I've seen schematics of stereo magnatones (the 280) and those only use one LFO as far a i can tell. Don't know how they got both channels to vibe out of phase with each other. Did they flip the phase of the LFO and send it to the second channel?

duck_arse

referencing what we'd call "a magnavibe pedal" - the Magnatone M9 circuit shows one oscillator feeding a phase splitter. there is two magnavibe stages in series, equal values throughout. each stage has two swept elements [varistors instead of our ldr's], in parallel, driven anti/phase. the output of the second stage feeds a single output stage.
" I will say no more "

thermionix

Quote from: ljudsystem on December 20, 2018, 06:46:44 AM
I've seen schematics of stereo magnatones (the 280) and those only use one LFO as far a i can tell. Don't know how they got both channels to vibe out of phase with each other. Did they flip the phase of the LFO and send it to the second channel?

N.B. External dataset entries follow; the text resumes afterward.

===== config.mk =====
export PLATFORM = sky130hd
export DESIGN_NAME = exe_stage_flat
export DESIGN_NICKNAME = d
export VERILOG_FILES = /design/src/rtl/exe_stage_if.sv /design/src/rtl/exe_stage.sv /design/src/flat_wrapper.sv
export SDC_FILE = /design/constraint.sdc
export NUM_CORES = 2
export LEC_CHECK = 0
export CELL_PAD_IN_SITES_DETAIL_PLACEMENT = 0
export CELL_PAD_IN_SITES_GLOBAL_PLACEMENT = 1
export CORE_MARGIN = 8
export CORE_UTILIZATION = 44
export CTS_CLUSTER_SIZE = 8
export DETAILED_ROUTE_END_ITERATION = 7
export HOLD_SLACK_MARGIN = 0.06
export PLACE_DENSITY = 0.88
export SLEW_MARGIN = 20
export SYNTH_ARGS = -nofsm -noshare
export SYNTH_HDL_FRONTEND = slang
export SYNTH_SLANG_ARGS = --single-unit

===== constraint.sdc =====
create_clock -name clk -period 12.8 [get_ports clk]
set_input_delay 2.56 -clock clk [delete_from_list [all_inputs] [get_ports clk]]
set_output_delay 2.56 -clock clk [all_outputs]
set_load 0.1 [all_outputs]

===== src/rtl/exe_stage_if.sv =====
// Bundle of the ID->EXE, EXE->MEM/ID and data-SRAM signals around the execute stage.
// The slave modport is the execute stage; the master modport is its environment.
interface exe_stage_if;
  logic        ID_EXE_valid;
  logic        EXE_allow_in;
  logic [31:0] ID_pc;
  logic [82:0] ID_alu;
  logic [33:0] ID_mem;
  logic [5:0]  ID_rf;
  logic [7:0]  ID_inst;
  logic        MEM_allow_in;
  logic        EXE_MEM_valid;
  logic [31:0] EXE_pc;
  logic [43:0] EXE_to_MEM;
  logic [38:0] EXE_rf;
  logic        data_sram_en;
  logic [3:0]  data_sram_we;
  logic [31:0] data_sram_addr;
  logic [31:0] data_sram_wdata;

  modport master (
    output ID_EXE_valid, ID_pc, ID_alu, ID_mem, ID_rf, ID_inst, MEM_allow_in,
    input  EXE_allow_in, EXE_MEM_valid, EXE_pc, EXE_to_MEM, EXE_rf,
           data_sram_en, data_sram_we, data_sram_addr, data_sram_wdata
  );

  modport slave (
    input  ID_EXE_valid, ID_pc, ID_alu, ID_mem, ID_rf, ID_inst, MEM_allow_in,
    output EXE_allow_in, EXE_MEM_valid, EXE_pc, EXE_to_MEM, EXE_rf,
           data_sram_en, data_sram_we, data_sram_addr, data_sram_wdata
  );
endinterface


===== src/rtl/exe_stage.sv =====
// LoongArch execute stage: ALU, combinational multiply, 32-cycle restoring divider,
// data-SRAM request generation and the forwarding bundle back to ID.
module exe_stage (
  input logic       clk,
  input logic       rst,
  exe_stage_if.slave bus
);
  typedef enum logic [1:0] {DIV_IDLE, DIV_BUSY, DIV_DONE} div_state_e;

  function automatic logic [31:0] cond_neg(input logic [31:0] v, input logic neg);
    return neg ? (~v + 32'd1) : v;
  endfunction

  logic        exe_valid_q;
  logic [31:0] pc_q, src1_q, src2_q, rkd_q;
  logic [18:0] alu_op_q;
  logic        mem_we_q, res_from_mem_q, rf_we_q;
  logic [4:0]  rf_waddr_q;
  logic [7:0]  inst_q;

  div_state_e  div_state_q;
  logic [4:0]  div_cnt_q;
  logic [31:0] div_rem_q, div_quo_q, div_dsor_q;
  logic        div_qneg_q, div_rneg_q, div_zero_q;

  logic        is_div, div_signed, ready_go, allow_in, not_ready;
  logic [31:0] result;

  assign is_div     = |alu_op_q[18:15];
  assign div_signed = alu_op_q[15] | alu_op_q[17];
  assign ready_go   = ~is_div | (div_state_q == DIV_DONE);
  assign allow_in   = ~exe_valid_q | (ready_go & bus.MEM_allow_in);

  // ---- ID -> EXE capture ----
  always_ff @(posedge clk) begin
    if (rst)
      exe_valid_q <= 1'b0;
    else if (allow_in)
      exe_valid_q <= bus.ID_EXE_valid;
  end

  always_ff @(posedge clk) begin
    if (allow_in && bus.ID_EXE_valid) begin
      pc_q           <= bus.ID_pc;
      alu_op_q       <= bus.ID_alu[82:64];
      src2_q         <= bus.ID_alu[63:32];
      src1_q         <= bus.ID_alu[31:0];
      mem_we_q       <= bus.ID_mem[33];
      res_from_mem_q <= bus.ID_mem[32];
      rkd_q          <= bus.ID_mem[31:0];
      rf_we_q        <= bus.ID_rf[5];
      rf_waddr_q     <= bus.ID_rf[4:0];
      inst_q         <= bus.ID_inst;
    end
  end

  // ---- EXE: single-cycle ALU and multiplier ----
  logic signed [31:0] src1_s, src2_s;
  logic signed [63:0] mul_a, mul_b, mul_p;
  logic [4:0]         shamt;

  assign src1_s = src1_q;
  assign src2_s = src2_q;
  assign shamt  = src2_q[4:0];
  // Only mulh.w sign-extends; mul.w needs just the low word, which is extension-agnostic.
  assign mul_a  = $signed({{32{alu_op_q[13] & src1_q[31]}}, src1_q});
  assign mul_b  = $signed({{32{alu_op_q[13] & src2_q[31]}}, src2_q});
  assign mul_p  = mul_a * mul_b;

  // ---- EXE: iterative restoring divider on operand magnitudes ----
  logic [32:0] div_shift, div_trial;
  logic [31:0] div_q_res, div_r_res;

  assign div_shift = {div_rem_q, div_quo_q[31]};
  assign div_trial = div_shift - {1'b0, div_dsor_q};
  assign div_q_res = div_zero_q ? 32'hFFFF_FFFF : cond_neg(div_quo_q, div_qneg_q);
  assign div_r_res = cond_neg(div_rem_q, div_rneg_q);

  always_ff @(posedge clk) begin
    if (rst) begin
      div_state_q <= DIV_IDLE;
      div_cnt_q   <= 5'd0;
    end else begin
      unique case (div_state_q)
        DIV_IDLE: if (exe_valid_q && is_div) begin
          div_state_q <= DIV_BUSY;
          div_cnt_q   <= 5'd0;
        end
        DIV_BUSY: begin
          div_cnt_q <= div_cnt_q + 5'd1;
          if (div_cnt_q == 5'd31)
            div_state_q <= DIV_DONE;
        end
        DIV_DONE: if (bus.MEM_allow_in)
          div_state_q <= DIV_IDLE;
        default: div_state_q <= DIV_IDLE;
      endcase
    end
  end

  always_ff @(posedge clk) begin
    if (div_state_q == DIV_IDLE) begin
      div_rem_q  <= 32'd0;
      div_quo_q  <= cond_neg(src1_q, div_signed & src1_q[31]);
      div_dsor_q <= cond_neg(src2_q, div_signed & src2_q[31]);
      div_qneg_q <= div_signed & (src1_q[31] ^ src2_q[31]);
      div_rneg_q <= div_signed & src1_q[31];
      div_zero_q <= (src2_q == 32'd0);
    end else if (div_state_q == DIV_BUSY) begin
      if (!div_trial[32]) begin
        div_rem_q <= div_trial[31:0];
        div_quo_q <= {div_quo_q[30:0], 1'b1};
      end else begin
        div_rem_q <= div_shift[31:0];
        div_quo_q <= {div_quo_q[30:0], 1'b0};
      end
    end
  end

  always_comb begin
    result = 32'd0;
    if (alu_op_q[0])       result = src1_q + src2_q;
    else if (alu_op_q[1])  result = src1_q - src2_q;
    else if (alu_op_q[2])  result = {31'd0, src1_s < src2_s};
    else if (alu_op_q[3])  result = {31'd0, src1_q < src2_q};
    else if (alu_op_q[4])  result = src1_q & src2_q;
    else if (alu_op_q[5])  result = ~(src1_q | src2_q);
    else if (alu_op_q[6])  result = src1_q | src2_q;
    else if (alu_op_q[7])  result = src1_q ^ src2_q;
    else if (alu_op_q[8])  result = src1_q << shamt;
    else if (alu_op_q[9])  result = src1_q >> shamt;
    else if (alu_op_q[10]) result = src1_s >>> shamt;
    else if (alu_op_q[11]) result = src2_q;
    else if (alu_op_q[12]) result = mul_p[31:0];
    else if (alu_op_q[13] || alu_op_q[14]) result = mul_p[63:32];
    else if (alu_op_q[15] || alu_op_q[16]) result = div_q_res;
    else if (alu_op_q[17] || alu_op_q[18]) result = div_r_res;
  end

  // ---- EXE -> MEM / SRAM / forwarding ----
  always_comb begin
    bus.data_sram_we = 4'b0000;
    if (exe_valid_q && mem_we_q) begin
      if (inst_q[5])      bus.data_sram_we = 4'b1111;
      else if (inst_q[7]) bus.data_sram_we = 4'b0011 << {result[1], 1'b0};
      else if (inst_q[6]) bus.data_sram_we = 4'b0001 << result[1:0];
    end
  end

  assign bus.data_sram_wdata = inst_q[6] ? {4{rkd_q[7:0]}} :
                               inst_q[7] ? {2{rkd_q[15:0]}} : rkd_q;
  // Gating on MEM_allow_in keeps a stalled store from writing more than once.
  assign bus.data_sram_en    = exe_valid_q & bus.MEM_allow_in & (res_from_mem_q | mem_we_q);
  assign bus.data_sram_addr  = result;

  assign not_ready         = exe_valid_q & (res_from_mem_q | (is_div & (div_state_q != DIV_DONE)));
  assign bus.EXE_allow_in  = allow_in;
  assign bus.EXE_MEM_valid = exe_valid_q & ready_go;
  assign bus.EXE_pc        = pc_q;
  assign bus.EXE_to_MEM    = {inst_q[4:0], res_from_mem_q, rf_we_q, rf_waddr_q, result};
  assign bus.EXE_rf        = {not_ready, exe_valid_q & rf_we_q, rf_waddr_q, result};
endmodule


===== src/flat_wrapper.sv =====
// flat-port wrapper written by rule: the top's interface ports become plain ports
module exe_stage_flat 
  (clk, rst, bus_ID_EXE_valid, bus_ID_pc, bus_ID_alu, bus_ID_mem, bus_ID_rf, bus_ID_inst, bus_MEM_allow_in, bus_EXE_allow_in, bus_EXE_MEM_valid, bus_EXE_pc, bus_EXE_to_MEM, bus_EXE_rf, bus_data_sram_en, bus_data_sram_we, bus_data_sram_addr, bus_data_sram_wdata);
  exe_stage_if bus_i ();
  input logic clk;
  input logic rst;
  input wire logic [$bits(bus_i.ID_EXE_valid)-1:0] bus_ID_EXE_valid;
  input wire logic [$bits(bus_i.ID_pc)-1:0] bus_ID_pc;
  input wire logic [$bits(bus_i.ID_alu)-1:0] bus_ID_alu;
  input wire logic [$bits(bus_i.ID_mem)-1:0] bus_ID_mem;
  input wire logic [$bits(bus_i.ID_rf)-1:0] bus_ID_rf;
  input wire logic [$bits(bus_i.ID_inst)-1:0] bus_ID_inst;
  input wire logic [$bits(bus_i.MEM_allow_in)-1:0] bus_MEM_allow_in;
  output wire logic [$bits(bus_i.EXE_allow_in)-1:0] bus_EXE_allow_in;
  output wire logic [$bits(bus_i.EXE_MEM_valid)-1:0] bus_EXE_MEM_valid;
  output wire logic [$bits(bus_i.EXE_pc)-1:0] bus_EXE_pc;
  output wire logic [$bits(bus_i.EXE_to_MEM)-1:0] bus_EXE_to_MEM;
  output wire logic [$bits(bus_i.EXE_rf)-1:0] bus_EXE_rf;
  output wire logic [$bits(bus_i.data_sram_en)-1:0] bus_data_sram_en;
  output wire logic [$bits(bus_i.data_sram_we)-1:0] bus_data_sram_we;
  output wire logic [$bits(bus_i.data_sram_addr)-1:0] bus_data_sram_addr;
  output wire logic [$bits(bus_i.data_sram_wdata)-1:0] bus_data_sram_wdata;
  assign bus_i.ID_EXE_valid = bus_ID_EXE_valid;
  assign bus_i.ID_pc = bus_ID_pc;
  assign bus_i.ID_alu = bus_ID_alu;
  assign bus_i.ID_mem = bus_ID_mem;
  assign bus_i.ID_rf = bus_ID_rf;
  assign bus_i.ID_inst = bus_ID_inst;
  assign bus_i.MEM_allow_in = bus_MEM_allow_in;
  assign bus_EXE_allow_in = bus_i.EXE_allow_in;
  assign bus_EXE_MEM_valid = bus_i.EXE_MEM_valid;
  assign bus_EXE_pc = bus_i.EXE_pc;
  assign bus_EXE_to_MEM = bus_i.EXE_to_MEM;
  assign bus_EXE_rf = bus_i.EXE_rf;
  assign bus_data_sram_en = bus_i.data_sram_en;
  assign bus_data_sram_we = bus_i.data_sram_we;
  assign bus_data_sram_addr = bus_i.data_sram_addr;
  assign bus_data_sram_wdata = bus_i.data_sram_wdata;
  exe_stage u_core (.clk(clk), .rst(rst), .bus(bus_i));
endmodule

# Word-level counts from Yosys, hierarchy flattened
# Cells that the tools add are included.
# totals
mem_bits_ro,0
ram_bits,0
mem_count,0
output_inout_bits,186
latch_bits,0
regBits,270
in_bits,167
elab_cells,119
# classes
n_div,0
shifts,5
n_eq_ne,7
n_mul,1
add_sub_neg,8
n_mux,37
bitwise_logic,28
n_reduce_logical,12
magnitude_cmp,2
# op_table
operator,count
$mux 32,26
$not 32->32,5
$add 32x1->32 const B,4
$lt 32x32->1,2
$mul 33x33->64,1
$sub 33x32->33,1
$add 32x32->32,1
$and 32x32->32,1
$logic_not 32->1,1
$or 32x32->32,1
$shl 32x5->32,1
$shr 32x5->32,1
$sshr 32x5->32,1
$sub 32x32->32,1
$xor 32x32->32,1
$mux 4,4
$and 1x1->1,12
$pmux 5 s2,1
$mux 2,3
$pmux 2 s3,1
$add 5x1->5 const B,1
$eq 5x5->1 const B,1
$mux 5,1
$or 1x1->1,5
other kinds (16),23

# Longest topological paths before layout
# depth
word_depth,24
mapped_depth,37
depth_no_buf,30

# Worst setup path before layout
# OpenSTA, ideal clock, no wires.
# synth_timing
path_kind,reg-to-output
start,register u_core.src2_q[2]
end,output bus_EXE_to_MEM[4]
t_required_ps,10240
arrival_ps,12942
path_stages_with_launch,36
setup_slack_ps,-2702
path_cell_list,edfxtp_1 -> clkbuf_1 -> inv_2 -> buf_1 -> buf_1 -> clkbuf_1 -> buf_1 -> clkbuf_1 -> nor2_1 -> fa_1 -> inv_1 -> fa_1 -> inv_1 -> fa_1 -> inv_1 -> fa_1 -> inv_1 -> fa_1 -> fa_1 -> fa_1 -> inv_1 -> fa_1 -> inv_1 -> ha_1 -> buf_2 -> a21o_1 -> a21o_1 -> a21oi_2 -> o21ai_0 -> o311a_1 -> o21ai_0 -> mux2i_1 -> nor4_1 -> a21oi_1 -> o311ai_0 -> buf_4
# synth_between
elab_chain_cells,15
# synth_lines
item,line_no,source
from (decl),exe_stage.sv:15,"logic [31:0] pc_q, src1_q, src2_q, rkd_q;"
from (signal assigned),exe_stage.sv:46,src2_q <= bus.ID_alu[63:32];
$mul 33x33->64,exe_stage.sv:68,assign mul_p = mul_a * mul_b;
$mux 32,exe_stage.sv:135,else if (alu_op_q[13] || alu_op_q[14]) result = mul_p[63:32];
$mux 32,exe_stage.sv:134,else if (alu_op_q[12]) result = mul_p[31:0];
$mux 32,exe_stage.sv:133,else if (alu_op_q[11]) result = src2_q;
$mux 32,exe_stage.sv:132,else if (alu_op_q[10]) result = src1_s >>> shamt;
$mux 32,exe_stage.sv:131,else if (alu_op_q[9]) result = src1_q >> shamt;
$mux 32,exe_stage.sv:130,else if (alu_op_q[8]) result = src1_q << shamt;
$mux 32,exe_stage.sv:129,else if (alu_op_q[7]) result = src1_q ^ src2_q;
$mux 32,exe_stage.sv:128,else if (alu_op_q[6]) result = src1_q | src2_q;
$mux 32,exe_stage.sv:127,else if (alu_op_q[5]) result = ~(src1_q | src2_q);
$mux 32,exe_stage.sv:126,else if (alu_op_q[4]) result = src1_q & src2_q;
$mux 32,exe_stage.sv:125,"else if (alu_op_q[3]) result = {31'd0, src1_q < src2_q};"
$mux 32,exe_stage.sv:124,"else if (alu_op_q[2]) result = {31'd0, src1_s < src2_s};"
$mux 32,exe_stage.sv:123,else if (alu_op_q[1]) result = src1_q - src2_q;
$mux 32 *,exe_stage.sv:122,if (alu_op_q[0]) result = src1_q + src2_q;
to (decl),flat_wrapper.sv:17,output wire logic [$bits(bus_i.EXE_to_MEM)-1:0] bus_EXE_to_MEM;
# Mark *: on every way between the ends. The rest lies on a longest branch, timed or not.

# Worst setup path in the final report
# layout_timing
start,register u_core.src2_q[31]
end,output bus_EXE_to_MEM[23]
# layout_between
elab_chain_cells,16
# layout_lines
item,line_no,source
$and 1x1->1,exe_stage.sv:67,"assign mul_b = $signed({{32{alu_op_q[13] & src2_q[31]}}, src2_q});"
$mul 33x33->64 *,exe_stage.sv:68,
$mux 32 *,exe_stage.sv:135,
$mux 32 *,exe_stage.sv:134,
$mux 32 *,exe_stage.sv:133,
$mux 32 *,exe_stage.sv:132,
$mux 32 *,exe_stage.sv:131,
$mux 32 *,exe_stage.sv:130,
$mux 32 *,exe_stage.sv:129,
$mux 32 *,exe_stage.sv:128,
$mux 32 *,exe_stage.sv:127,
$mux 32 *,exe_stage.sv:126,
$mux 32 *,exe_stage.sv:125,
$mux 32 *,exe_stage.sv:124,
$mux 32 *,exe_stage.sv:123,
$mux 32 *,exe_stage.sv:122,
# Marks and branches as above.

==> results.txt <==
- The flow ran to the end, but the final reports show violations.
* Violated checks: DRC
- TritonCTS built the clock tree.
- In this run the most critical hold path is launched from u_core.div_cnt_q[3]$_SDFFE_PP0P_.
- The die is between 300 and 400 um wide.
* Worst Hold End: u_core.div_cnt_q[3]$_SDFFE_PP0P_
- Instance area after placement: just under 70000 um2
- The floorplan step set the die height to slightly below 400 um.
- The final count of hold timing violations is 0.
* Synthesized area per cell: about 8.7 um2
- The clock drives 270 sinks.
- Prior to clock tree synthesis, the placed netlist has a worst setup slack of ~0.26 ns.
* Avg Vias per Cell: a little over 6
- Number of antenna violations at the first check in global routing: 23
- Number of remaining DRC errors: 7
- In the finished design, the share of the clock period the worst path needs comes to 99.6%.
* Final Instance Area: between 70000 and 80000 um2
- Drt total wl: 290000 um
- Post-Syn Nets: slightly below 9000
- Total of buffers placed on input and output ports: 352
* Clock skew after layout: just under 0.05 ns
* Worst min path class: reg2reg
- Counting instances, the worst hold path has a depth of 1.
* Standard-cell rows: ~140
* Starting density of the core: between 40 and 50%
* WS Path Type: reg2out
- Crit path launch type: register
- Placer Congestion: about 1.1
- Period minus WS final: 12.74 ns
- Number of standard cells after synthesis: a little over 7000
- The via count of the first global-routing pass is 58881.
* Deepest clock path buffer count: 3
* Share of post-route cells with drive strength above 1: 8.95%
- Worst endpoint data arrival time: approximately 10 ns
- Slack of the critical path: between 0.05 and 0.06 ns
* Post-layout net count: around 9000
- Register-to-Register Setup Slack: ~7.5 ns
* Via count of the routed design: between 50000 and 60000
- Data required time of the critical path: between 10 and 15 ns
* Crit Reg-Reg Endpoint: u_core.div_quo_q[26]$_DFFE_PP_
- Clock insertion delay at the later pin of the skew report: approximately 0.67 ns
* Proportion of synthesized flip-flops having asynchronous set or reset: 0%
* CTS Root Cell: clkbuf_16
- Max-cap violations: 0
- Part of the Yosys area used for sequential elements: 12.4%
- Total clock buffers created by CTS: between 40 and 50
- Slew HR: 16.3%
* Clock transition at the register clock pins on the worst setup and hold paths after CTS: roughly 0.05 ns
- Total of endpoints with negative setup slack in the final report: 0
- CTS hold repair buffers: 0
* Fill cell instance count of the final layout: 13115
- Final Max Slew Viols: 0
- GRT Total Usage: between 30% and 40%
- Critical path endpoint category: output port
- The die covers 154000 um2.
* 1st-pass router iterations: 8
- R2R cell count: 12
- Number of enable flip-flop cells after synthesis: 230
* Remaining antenna violation count: 0
* First-pass GRT wire length: 413000 um
- Iteration-0 DRC Markers: 6879
- For this run the aggregate overflow at the end of global routing stands at 0.
- Post-DP HPWL: 227000 um
* WL/cell: between 30 and 40 um
- During synthesis, Yosys emitted a total of 0 warnings.
- Least-Margin Pin Slew: around 1.2 ns
* Maximum number of pins on one net before global-route repair: roughly 70
- Non-filler instance count after layout: between 9000 and 10000
- After floorplanning, the core was sized to cover 141000 um2.
* #FFs+latches synth: 270
- The netlist uses between 90 and 100 different library cells.
* Startpoint of the lowest-slack register-to-register path: u_core.src1_q[0]$_DFFE_PP_
* Post-synthesis to final-layout area growth: 14.8%
- Synth Flop Type: edfxtp_1
* H-Tree Depth: 2
* Max Fclk: 0.0785 GHz
* Cell count after placement: around 9200
* Netlist Area Pre-Place: just over 60000 um2
- In this run the count of I/O pins placed on the die edge is 353.
- Max FO, Critical Path: 10
## metal layers
metal,track usage (%),wire length (um),up-vias
met5,0,103,-
met4,26.8,27300,16
met3,11.6,37600,1153
met2,54.4,122000,4247
met1,45.9,103000,28585
li1,-,-,23293
## synthesized netlist by cell type, types with 26 or more instances
cell / number / area (um2)
nor2_1: 798 / 3000
a21oi_1: 304 / 1520
o21bai_1: 29 / 218
buf_4: 85 / 638
ha_1: 347 / 4340
nor2b_1: 27 / 169
o21ai_0: 291 / 1460
a31oi_1: 46 / 288
buf_1: 102 / 383
a21o_1: 74 / 556
nand2_1: 865 / 3250
o31ai_1: 47 / 353
nand4_1: 38 / 238
mux2i_1: 43 / 430
mux4_2: 55 / 1240
a211oi_1: 41 / 308
nand2b_1: 30 / 188
clkbuf_1: 320 / 1200
o211ai_1: 47 / 353
xnor2_1: 177 / 1550
xor2_1: 69 / 604
fa_1: 1128 / 22600
nand3_1: 68 / 340
edfxtp_1: 230 / 6910
dfxtp_1: 40 / 801
nor3_1: 64 / 320
inv_1: 1300 / 4880
or3_1: 30 / 188
and3_1: 32 / 200
a221oi_1: 26 / 228
## stage by stage
step	util (%)	TNS, ns	hold slack [ns]
detailed placement	49.3	0	0.479
global route	50.7	-0.0233	0.507
finish	50.7	0	0.480
global placement	49.3	0	0.455
floorplan	-	0	0.439
CTS	50.4	0	0.487
## cell families (layout without fill, tap and decap cells)
group | count (synthesis) | in the layout | synth area share [%]
other | 0 | 14 | 0
AO/OA/AOI/OAI | 1194 | 1194 | 12.6
buffers and inverters | 1852 | 2084 | 11.7
XOR/XNOR | 246 | 246 | 3.46
multiplexers | 113 | 113 | 2.95
AND/OR/NAND/NOR | 2045 | 2045 | 13.7
adder cells (fa/ha/maj) | 1475 | 1475 | 43.2
flip-flops | 270 | 270 | 12.4
## layout make-up
type	count	area [um2]	area share (%)
clock inverters	13	173	0.242
well taps	1890	2360	3.31
diodes	14	35.0	0.0490
inverters	1328	5020	7.03
flip-flops and latches	270	7710	10.8
clock buffers	60	1160	1.62
repair buffers	683	7320	10.2
multi-input cells	5073	47700	66.7
## critical path, cell delays in order (launching register included)
cell,delay [ns]
edfxtp_1,0.47
clkinv_1,0.76
buf_4,0.49
nor2_1,0.35
fa_1,0.52
fa_1,0.48
fa_1,0.54
fa_1,0.44
fa_1,0.52
fa_1,0.43
fa_1,0.48
inv_1,0.05
fa_1,0.52
inv_1,0.06
ha_1,0.42
a21oi_1,0.27
o21ai_0,0.23
a21oi_1,0.19
o211ai_1,0.10
a21oi_1,0.36
o21ai_2,0.17
a31o_2,0.35
xor2_1,0.46
a221oi_1,0.21
o21ai_2,0.19
buf_4,0.23
buf_12,0.20
## sequential cells by signal, summed over array words and instances (netlist names), 5 cells and up
name,count
u_core.div_quo_q,32
u_core.div_dsor_q,32
u_core.inst_q,8
u_core.rkd_q,32
u_core.src2_q,32
u_core.src1_q,32
u_core.rf_waddr_q,5
u_core.bus.EXE_pc,32
u_core.div_rem_q,32
u_core.alu_op_q,19
u_core.div_cnt_q,5
## how the worst max path moves through the flow
stage                                             start                endpoint  slack [ns]  depth (start not counted)
after floorplan              u_core.src2_q[3]$_DFFE_PP_  bus_data_sram_addr[22]        0.01                         32
after global placement      u_core.src2_q[11]$_DFFE_PP_  bus_data_sram_addr[31]        0.27                         26
after detailed placement  u_core.alu_op_q[13]$_DFFE_PP_      bus_EXE_to_MEM[31]        0.26                         27
after CTS                    u_core.src2_q[9]$_DFFE_PP_      bus_EXE_to_MEM[31]        0.03                         28
after global routing         u_core.src1_q[7]$_DFFE_PP_  bus_data_sram_addr[24]      -0.008                         29
final                       u_core.src2_q[31]$_DFFE_PP_      bus_EXE_to_MEM[23]        0.06                         26
## timing repair
action | 4_1_cts | 5_1_grt
hold endpoints to repair | 0 | 0
endpoints found under the setup margin | 39 | 71
setup buffers | 9 | 15
pin swaps | 1 | 6
gates resized for setup | 14 | 35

Going from memory, the stereo Magnatones I've worked on (M15) had a dry side and a wet side.

Mark Hammer

Okay, this is driving me nuts.  I'm trying to install the stereo Magnavibe into a lunchbox amp, that uses a pair of TBA820 power amp chips with a circuit VERY close to this one from the datasheet.  Differences are that C5 is 470uf, C8 goes between pins 1 and 7, and the speaker is 4ohms, rather than 8-16.  As shown, the board includes a pair of 100k trimmers.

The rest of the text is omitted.